* **Recorded information**
== try-delta ==
==> flow/design.v (excerpt) <==
module ted
(
	input         clk,				 
	input         reset,
	input  [15:0] addr_in,
	output [15:0] addr_out,
	input   [7:0] data_in,
	output  [7:0] data_out,
	input         rw,
	output        cpuclk,			 
	output  [6:0] color,				 
	output        csync,
	output reg    hsync,
	output reg    vsync,
	output reg    hblank,
	output reg    vblank_out,
	input         wide,
	output        ce_pix,
	output        irq,
	output        ba,
	output reg    cs_io,
	output reg    cs_ram,
	output reg    cs0,
	output reg    cs1,
	output reg    aec,
	output  [4:0] snd,
	output        pal,
	input   [7:0] k,
	input   [1:0] tvmode,
	output        cpuenable			 
);
For scale: roughly 1200 flip-flops, ~90 I/O pins, roughly 51000 sq um of cells after synthesis.
clock: 3.69 ns
lec_check: 0
cap_margin: 25
core_aspect_ratio: 0.67
core_margin: 2
core_utilization: 57
cts_cluster_diameter: 174
gpl_timing_driven: 1
max_routing_layer: met5
place_density: 0.37
setup_slack_margin: 0.41
slew_margin: 20
tns_end_percent: 25
run.sh (not shown) runs the stock make flow with config.mk's settings and CLKGATE_MAP_FILE=.
Having completed the whole flow, try-delta delivered a layout that passed the timing, DRC and antenna checks.
==> v23: inputs <==
// alu
module alu(
	output reg[16 - 1:0] 		data_out,
	output reg 						  		valid_out,
	output reg							  		cmd_out,
	input [16 - 1:0] 			data_in,
	input 							  			valid_in,
	input 							  			cmd_in,
	output reg 									 	amm_read,
	output reg[8 - 1:0] 		amm_address,
	input [8 - 1:0] 			amm_readdata,
	input 									 			amm_waitrequest,
	input[1:0] 							 			amm_response,
	input clk,
	input rst_n
	);
Settings: LEC_CHECK=0, CAP_MARGIN=20, CELL_PAD_IN_SITES_DETAIL_PLACEMENT=0, CORE_ASPECT_RATIO=1.01, CORE_MARGIN=7, CORE_UTILIZATION=53, CTS_CLUSTER_SIZE=47, GPL_ROUTABILITY_DRIVEN=0, MAX_ROUTING_LAYER=met5, SLEW_MARGIN=0, TNS_END_PERCENT=35; clock period 5.0 ns.
run.sh (not shown) runs the stock make flow with config.mk's settings and CLKGATE_MAP_FILE=.
==> v9: changes against v23 <==
CELL_PAD_IN_SITES_DETAIL_PLACEMENT = not set   (was 0)
CORE_ASPECT_RATIO = not set   (was 1.01)
CORE_MARGIN = 2   (was 7)
CORE_UTILIZATION = 72   (was 53)
CTS_CLUSTER_DIAMETER = 25   (was not set)
CTS_CLUSTER_SIZE = 37   (was 47)
GPL_ROUTABILITY_DRIVEN = not set   (was 0)
MAX_ROUTING_LAYER = not set   (was met5)
PLACE_DENSITY = 0.37   (was not set)
SLEW_MARGIN = 20   (was 0)
TNS_END_PERCENT = not set   (was 35)
==> flow/constraint.sdc (replaced) <==
create_clock -name core_clock -period 3.79 [get_ports {clk}]
set_input_delay 0.7580 -clock core_clock [delete_from_list [all_inputs] [get_ports {clk}]]
set_output_delay 0.7580 -clock core_clock [all_outputs]
set_load 0.01 [all_outputs]
==> v27: changes against v23 <==
CELL_PAD_IN_SITES_DETAIL_PLACEMENT = not set   (was 0)
CORE_ASPECT_RATIO = not set   (was 1.01)
CORE_MARGIN = 2   (was 7)
CORE_UTILIZATION = 40   (was 53)
CTS_CLUSTER_SIZE = not set   (was 47)
GPL_ROUTABILITY_DRIVEN = not set   (was 0)
MAX_ROUTING_LAYER = not set   (was met5)
SLEW_MARGIN = 20   (was 0)
TNS_END_PERCENT = not set   (was 35)
==> flow/constraint.sdc (replaced) <==
create_clock -name core_clock -period 4.78 [get_ports {clk}]
set_input_delay 0.9560 -clock core_clock [delete_from_list [all_inputs] [get_ports {clk}]]
set_output_delay 0.9560 -clock core_clock [all_outputs]
set_load 0.01 [all_outputs]
==> run summary <==
Core area -> 37760 µm²
Stop stage -> global routing
Grt met3 use -> 71.05%
GRT Total Usage -> 81.89%
First error -> [ERROR GRT-0116] Global routing finished with congestion. Check the congestion regions in the DRC Viewer.
Status -> aborted with a tool error
-- figures above: v9
// alu_design
module alu_design #(parameter W = 8)(
    input clk, rst, mode, ce, cin,
    input [1:0] inp_valid,
    input [7:0] opa, opb,
    input [3:0] cmd,
    output reg err, ov, cout, g, l, e,
    output reg [15:0] res
);
Size in the first run: ~1800 cells after synthesis, about 46 flip-flops.
==> flow/config.mk <==
export PLATFORM = sky130hd
export DESIGN_NAME = alu_design
export DESIGN_NICKNAME = alu_design
export VERILOG_FILES = /design/flow/design.v
export SDC_FILE = /design/flow/constraint.sdc
export NUM_CORES = 4
export LEC_CHECK = 0
export ABC_AREA = 1
export CAP_MARGIN = 30
export CELL_PAD_IN_SITES_DETAIL_PLACEMENT = 2
export CORE_MARGIN = 2
export CORE_UTILIZATION = 40
export CTS_CLUSTER_DIAMETER = 166
export CTS_CLUSTER_SIZE = 86
export GPL_ROUTABILITY_DRIVEN = 1
export PLACE_DENSITY_LB_ADDON = 0.09
export SETUP_SLACK_MARGIN = -0.27
export SLEW_MARGIN = 20
==> flow/constraint.sdc <==
create_clock -name core_clock -period 7.0 [get_ports {clk}]
set_input_delay 1.4000 -clock core_clock [delete_from_list [all_inputs] [get_ports {clk}]]
set_output_delay 1.4000 -clock core_clock [all_outputs]
set_load 0.01 [all_outputs]
run.sh (not shown) runs the stock make flow with config.mk's settings and CLKGATE_MAP_FILE=.
Change:
- ABC_AREA: 1 -> unset
- CAP_MARGIN: 30 -> 20
- CELL_PAD_IN_SITES_DETAIL_PLACEMENT: 2 -> unset
- CORE_UTILIZATION: 40 -> 68
- CTS_CLUSTER_DIAMETER: 166 -> unset
- CTS_CLUSTER_SIZE: 86 -> unset
- GPL_ROUTABILITY_DRIVEN: 1 -> unset
- PLACE_DENSITY_LB_ADDON: 0.09 -> unset
- SETUP_SLACK_MARGIN: -0.27 -> unset
- clock period: 7.0 -> 6.49 ns (I/O delays scaled with it)
Effect: The new run went through all stages and came out clean; area after synthesis climbs by about 0.6%; final area drops by about 0.7%; clock-buffer cell count does not change; global-route usage climbs by 7.5 points; sequential cell count does not change; worst setup slack got worse by 37 ps; critical path depth drops by 4; utilization climbs by 31 points; power climbs by 9.0%; synthesized cell count drops by 17%.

* **Task prompt**
From the data above, extract every line in its exact form.

* **Result of the exercise**
== try-delta ==
==> flow/design.v (excerpt) <==
module ted
(
	input         clk,				 
	input         reset,
	input  [15:0] addr_in,
	output [15:0] addr_out,
	input   [7:0] data_in,
	output  [7:0] data_out,
	input         rw,
	output        cpuclk,			 
	output  [6:0] color,				 
	output        csync,
	output reg    hsync,
	output reg    vsync,
	output reg    hblank,
	output reg    vblank_out,
	input         wide,
	output        ce_pix,
	output        irq,
	output        ba,
	output reg    cs_io,
	output reg    cs_ram,
	output reg    cs0,
	output reg    cs1,
	output reg    aec,
	output  [4:0] snd,
	output        pal,
	input   [7:0] k,
	input   [1:0] tvmode,
	output        cpuenable			 
);
For scale: roughly 1200 flip-flops, ~90 I/O pins, roughly 51000 sq um of cells after synthesis.
clock: 3.69 ns
lec_check: 0
cap_margin: 25
core_aspect_ratio: 0.67
core_margin: 2
core_utilization: 57
cts_cluster_diameter: 174
gpl_timing_driven: 1
max_routing_layer: met5
place_density: 0.37
setup_slack_margin: 0.41
slew_margin: 20
tns_end_percent: 25
run.sh (not shown) runs the stock make flow with config.mk's settings and CLKGATE_MAP_FILE=.
Having completed the whole flow, try-delta delivered a layout that passed the timing, DRC and antenna checks.
==> v23: inputs <==
// alu
module alu(
	output reg[16 - 1:0] 		data_out,
	output reg 						  		valid_out,
	output reg							  		cmd_out,
	input [16 - 1:0] 			data_in,
	input 							  			valid_in,
	input 							  			cmd_in,
	output reg 									 	amm_read,
	output reg[8 - 1:0] 		amm_address,
	input [8 - 1:0] 			amm_readdata,
	input 									 			amm_waitrequest,
	input[1:0] 							 			amm_response,
	input clk,
	input rst_n
	);
Settings: LEC_CHECK=0, CAP_MARGIN=20, CELL_PAD_IN_SITES_DETAIL_PLACEMENT=0, CORE_ASPECT_RATIO=1.01, CORE_MARGIN=7, CORE_UTILIZATION=53, CTS_CLUSTER_SIZE=47, GPL_ROUTABILITY_DRIVEN=0, MAX_ROUTING_LAYER=met5, SLEW_MARGIN=0, TNS_END_PERCENT=35; clock period 5.0 ns.
run.sh (not shown) runs the stock make flow with config.mk's settings and CLKGATE_MAP_FILE=.
==> v9: changes against v23 <==
CELL_PAD_IN_SITES_DETAIL_PLACEMENT = not set   (was 0)
CORE_ASPECT_RATIO = not set   (was 1.01)
CORE_MARGIN = 2   (was 7)
CORE_UTILIZATION = 72   (was 53)
CTS_CLUSTER_DIAMETER = 25   (was not set)
CTS_CLUSTER_SIZE = 37   (was 47)
GPL_ROUTABILITY_DRIVEN = not set   (was 0)
MAX_ROUTING_LAYER = not set   (was met5)
PLACE_DENSITY = 0.37   (was not set)
SLEW_MARGIN = 20   (was 0)
TNS_END_PERCENT = not set   (was 35)
==> flow/constraint.sdc (replaced) <==
create_clock -name core_clock -period 3.79 [get_ports {clk}]
set_input_delay 0.7580 -clock core_clock [delete_from_list [all_inputs] [get_ports {clk}]]
set_output_delay 0.7580 -clock core_clock [all_outputs]
set_load 0.01 [all_outputs]
==> v27: changes against v23 <==
CELL_PAD_IN_SITES_DETAIL_PLACEMENT = not set   (was 0)
CORE_ASPECT_RATIO = not set   (was 1.01)
CORE_MARGIN = 2   (was 7)
CORE_UTILIZATION = 40   (was 53)
CTS_CLUSTER_SIZE = not set   (was 47)
GPL_ROUTABILITY_DRIVEN = not set   (was 0)
MAX_ROUTING_LAYER = not set   (was met5)
SLEW_MARGIN = 20   (was 0)
TNS_END_PERCENT = not set   (was 35)
==> flow/constraint.sdc (replaced) <==
create_clock -name core_clock -period 4.78 [get_ports {clk}]
set_input_delay 0.9560 -clock core_clock [delete_from_list [all_inputs] [get_ports {clk}]]
set_output_delay 0.9560 -clock core_clock [all_outputs]
set_load 0.01 [all_outputs]
==> run summary <==
Core area -> 37760 µm²
Stop stage -> global routing
Grt met3 use -> 71.05%
GRT Total Usage -> 81.89%
First error -> [ERROR GRT-0116] Global routing finished with congestion. Check the congestion regions in the DRC Viewer.
Status -> aborted with a tool error
-- figures above: v9
// alu_design
module alu_design #(parameter W = 8)(
    input clk, rst, mode, ce, cin,
    input [1:0] inp_valid,
    input [7:0] opa, opb,
    input [3:0] cmd,
    output reg err, ov, cout, g, l, e,
    output reg [15:0] res
);
Size in the first run: ~1800 cells after synthesis, about 46 flip-flops.
==> flow/config.mk <==
export PLATFORM = sky130hd
export DESIGN_NAME = alu_design
export DESIGN_NICKNAME = alu_design
export VERILOG_FILES = /design/flow/design.v
export SDC_FILE = /design/flow/constraint.sdc
export NUM_CORES = 4
export LEC_CHECK = 0
export ABC_AREA = 1
export CAP_MARGIN = 30
export CELL_PAD_IN_SITES_DETAIL_PLACEMENT = 2
export CORE_MARGIN = 2
export CORE_UTILIZATION = 40
export CTS_CLUSTER_DIAMETER = 166
export CTS_CLUSTER_SIZE = 86
export GPL_ROUTABILITY_DRIVEN = 1
export PLACE_DENSITY_LB_ADDON = 0.09
export SETUP_SLACK_MARGIN = -0.27
export SLEW_MARGIN = 20
==> flow/constraint.sdc <==
create_clock -name core_clock -period 7.0 [get_ports {clk}]
set_input_delay 1.4000 -clock core_clock [delete_from_list [all_inputs] [get_ports {clk}]]
set_output_delay 1.4000 -clock core_clock [all_outputs]
set_load 0.01 [all_outputs]
run.sh (not shown) runs the stock make flow with config.mk's settings and CLKGATE_MAP_FILE=.
Change:
- ABC_AREA: 1 -> unset
- CAP_MARGIN: 30 -> 20
- CELL_PAD_IN_SITES_DETAIL_PLACEMENT: 2 -> unset
- CORE_UTILIZATION: 40 -> 68
- CTS_CLUSTER_DIAMETER: 166 -> unset
- CTS_CLUSTER_SIZE: 86 -> unset
- GPL_ROUTABILITY_DRIVEN: 1 -> unset
- PLACE_DENSITY_LB_ADDON: 0.09 -> unset
- SETUP_SLACK_MARGIN: -0.27 -> unset
- clock period: 7.0 -> 6.49 ns (I/O delays scaled with it)
Effect: The new run went through all stages and came out clean; area after synthesis climbs by about 0.6%; final area drops by about 0.7%; clock-buffer cell count does not change; global-route usage climbs by 7.5 points; sequential cell count does not change; worst setup slack got worse by 37 ps; critical path depth drops by 4; utilization climbs by 31 points; power climbs by 9.0%; synthesized cell count drops by 17%.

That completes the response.